§ DIRECTIONS FOR THIS TASK
Sort through the entries below and pull out lines containing the word "tens".
DATASET ENTRIES START
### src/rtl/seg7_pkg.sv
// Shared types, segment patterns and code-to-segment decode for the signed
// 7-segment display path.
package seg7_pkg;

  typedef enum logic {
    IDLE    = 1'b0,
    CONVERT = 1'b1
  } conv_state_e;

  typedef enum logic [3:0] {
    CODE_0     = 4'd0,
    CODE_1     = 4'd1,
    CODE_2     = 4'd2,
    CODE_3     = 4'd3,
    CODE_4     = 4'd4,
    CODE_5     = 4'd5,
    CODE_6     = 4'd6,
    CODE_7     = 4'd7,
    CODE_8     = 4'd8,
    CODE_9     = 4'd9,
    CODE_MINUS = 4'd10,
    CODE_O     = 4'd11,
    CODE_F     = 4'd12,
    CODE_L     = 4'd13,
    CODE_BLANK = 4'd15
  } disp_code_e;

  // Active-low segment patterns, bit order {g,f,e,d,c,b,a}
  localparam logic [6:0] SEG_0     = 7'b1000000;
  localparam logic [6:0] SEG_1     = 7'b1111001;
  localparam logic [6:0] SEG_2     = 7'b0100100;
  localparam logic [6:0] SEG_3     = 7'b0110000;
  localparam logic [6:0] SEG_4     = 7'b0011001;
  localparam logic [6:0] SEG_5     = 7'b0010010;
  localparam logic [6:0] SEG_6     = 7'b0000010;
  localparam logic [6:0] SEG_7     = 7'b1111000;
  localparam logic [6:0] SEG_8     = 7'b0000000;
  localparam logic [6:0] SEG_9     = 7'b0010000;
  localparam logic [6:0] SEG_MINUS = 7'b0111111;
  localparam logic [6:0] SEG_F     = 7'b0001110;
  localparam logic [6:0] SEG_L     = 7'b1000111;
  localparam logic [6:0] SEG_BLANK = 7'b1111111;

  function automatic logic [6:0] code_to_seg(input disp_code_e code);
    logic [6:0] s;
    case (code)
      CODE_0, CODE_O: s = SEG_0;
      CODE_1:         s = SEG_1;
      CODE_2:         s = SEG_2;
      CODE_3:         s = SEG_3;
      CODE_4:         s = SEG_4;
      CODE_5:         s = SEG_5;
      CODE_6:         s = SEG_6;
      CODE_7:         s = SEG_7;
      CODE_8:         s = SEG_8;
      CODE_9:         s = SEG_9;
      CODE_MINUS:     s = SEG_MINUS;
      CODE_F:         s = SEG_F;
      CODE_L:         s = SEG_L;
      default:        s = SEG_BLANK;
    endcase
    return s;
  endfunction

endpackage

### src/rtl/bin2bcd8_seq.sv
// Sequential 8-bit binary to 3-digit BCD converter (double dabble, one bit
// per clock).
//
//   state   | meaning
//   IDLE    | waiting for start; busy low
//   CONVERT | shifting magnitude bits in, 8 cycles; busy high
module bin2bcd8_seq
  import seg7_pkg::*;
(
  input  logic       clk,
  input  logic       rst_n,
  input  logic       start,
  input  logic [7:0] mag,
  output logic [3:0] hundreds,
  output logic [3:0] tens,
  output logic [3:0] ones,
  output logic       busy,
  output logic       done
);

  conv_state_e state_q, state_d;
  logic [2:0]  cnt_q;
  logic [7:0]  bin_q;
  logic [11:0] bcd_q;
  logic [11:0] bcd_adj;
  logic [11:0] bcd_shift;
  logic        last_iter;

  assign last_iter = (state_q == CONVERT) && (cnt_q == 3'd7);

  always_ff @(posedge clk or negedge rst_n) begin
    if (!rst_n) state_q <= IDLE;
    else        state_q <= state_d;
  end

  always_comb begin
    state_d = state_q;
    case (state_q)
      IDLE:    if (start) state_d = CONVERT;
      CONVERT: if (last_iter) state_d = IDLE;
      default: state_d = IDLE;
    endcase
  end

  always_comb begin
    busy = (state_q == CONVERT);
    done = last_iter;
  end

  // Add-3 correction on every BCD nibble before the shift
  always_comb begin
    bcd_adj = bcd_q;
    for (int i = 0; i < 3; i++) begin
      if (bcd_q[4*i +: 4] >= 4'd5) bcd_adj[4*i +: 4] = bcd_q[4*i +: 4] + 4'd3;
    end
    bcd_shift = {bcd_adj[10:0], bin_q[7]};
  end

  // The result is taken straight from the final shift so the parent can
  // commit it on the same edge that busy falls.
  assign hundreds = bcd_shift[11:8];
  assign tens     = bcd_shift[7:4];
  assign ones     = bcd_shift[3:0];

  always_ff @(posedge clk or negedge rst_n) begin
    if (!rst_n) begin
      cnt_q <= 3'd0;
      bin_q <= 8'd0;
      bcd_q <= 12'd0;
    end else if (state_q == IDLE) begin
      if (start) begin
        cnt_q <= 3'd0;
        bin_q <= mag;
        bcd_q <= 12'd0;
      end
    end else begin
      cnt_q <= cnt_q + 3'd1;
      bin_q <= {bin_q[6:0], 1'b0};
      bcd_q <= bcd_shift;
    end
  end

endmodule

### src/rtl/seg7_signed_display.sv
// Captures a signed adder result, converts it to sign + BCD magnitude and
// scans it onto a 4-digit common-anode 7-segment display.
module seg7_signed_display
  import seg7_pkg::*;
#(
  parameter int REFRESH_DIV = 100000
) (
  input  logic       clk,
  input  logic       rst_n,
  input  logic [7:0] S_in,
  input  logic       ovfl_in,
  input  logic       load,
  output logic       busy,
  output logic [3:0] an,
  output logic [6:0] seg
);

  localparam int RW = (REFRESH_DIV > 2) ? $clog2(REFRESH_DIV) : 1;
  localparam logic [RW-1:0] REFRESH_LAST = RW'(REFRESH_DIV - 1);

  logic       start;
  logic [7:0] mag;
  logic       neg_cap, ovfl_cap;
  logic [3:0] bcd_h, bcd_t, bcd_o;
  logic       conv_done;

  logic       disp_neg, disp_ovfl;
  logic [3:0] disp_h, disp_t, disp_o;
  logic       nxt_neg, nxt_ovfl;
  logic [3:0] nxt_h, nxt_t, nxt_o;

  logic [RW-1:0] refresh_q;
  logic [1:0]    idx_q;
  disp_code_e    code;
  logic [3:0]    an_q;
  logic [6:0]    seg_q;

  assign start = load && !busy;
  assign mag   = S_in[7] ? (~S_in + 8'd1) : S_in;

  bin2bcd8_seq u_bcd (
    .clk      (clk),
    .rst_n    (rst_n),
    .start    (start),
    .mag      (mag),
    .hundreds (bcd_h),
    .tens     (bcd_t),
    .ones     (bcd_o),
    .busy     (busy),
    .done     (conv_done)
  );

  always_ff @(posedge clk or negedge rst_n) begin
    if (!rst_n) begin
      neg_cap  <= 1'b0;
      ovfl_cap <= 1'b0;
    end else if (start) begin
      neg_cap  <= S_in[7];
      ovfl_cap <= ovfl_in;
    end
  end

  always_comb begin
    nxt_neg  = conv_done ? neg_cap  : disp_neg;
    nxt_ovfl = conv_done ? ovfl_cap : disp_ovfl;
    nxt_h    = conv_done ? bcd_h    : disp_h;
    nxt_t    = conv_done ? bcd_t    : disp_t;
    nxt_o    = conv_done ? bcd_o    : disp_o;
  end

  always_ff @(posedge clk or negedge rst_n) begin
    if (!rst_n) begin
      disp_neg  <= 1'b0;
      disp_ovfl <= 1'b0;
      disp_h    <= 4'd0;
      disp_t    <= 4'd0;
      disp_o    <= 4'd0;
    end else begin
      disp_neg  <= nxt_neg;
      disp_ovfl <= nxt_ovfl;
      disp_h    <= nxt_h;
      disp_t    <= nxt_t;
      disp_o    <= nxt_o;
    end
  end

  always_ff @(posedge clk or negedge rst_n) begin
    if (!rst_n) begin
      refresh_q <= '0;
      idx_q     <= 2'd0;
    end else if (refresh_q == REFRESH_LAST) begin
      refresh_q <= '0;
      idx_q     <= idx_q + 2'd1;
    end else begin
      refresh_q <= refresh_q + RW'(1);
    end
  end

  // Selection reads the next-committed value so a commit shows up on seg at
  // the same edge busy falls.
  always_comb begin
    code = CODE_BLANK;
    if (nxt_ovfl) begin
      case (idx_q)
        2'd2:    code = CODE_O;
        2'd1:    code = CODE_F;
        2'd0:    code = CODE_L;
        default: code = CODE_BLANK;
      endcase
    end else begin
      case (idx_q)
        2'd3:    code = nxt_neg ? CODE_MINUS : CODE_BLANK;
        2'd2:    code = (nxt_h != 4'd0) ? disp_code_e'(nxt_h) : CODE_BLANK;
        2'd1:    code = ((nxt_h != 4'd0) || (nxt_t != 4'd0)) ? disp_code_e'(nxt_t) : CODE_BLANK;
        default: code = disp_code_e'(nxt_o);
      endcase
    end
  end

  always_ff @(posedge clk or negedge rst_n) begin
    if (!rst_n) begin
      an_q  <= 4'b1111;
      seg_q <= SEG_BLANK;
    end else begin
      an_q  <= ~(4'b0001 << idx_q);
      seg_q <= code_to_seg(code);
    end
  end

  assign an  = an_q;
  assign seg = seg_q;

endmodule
DATASET ENTRIES END
§ EXERCISE ANSWER
  output logic [3:0] tens,
  assign tens     = bcd_shift[7:4];
    .tens     (bcd_t),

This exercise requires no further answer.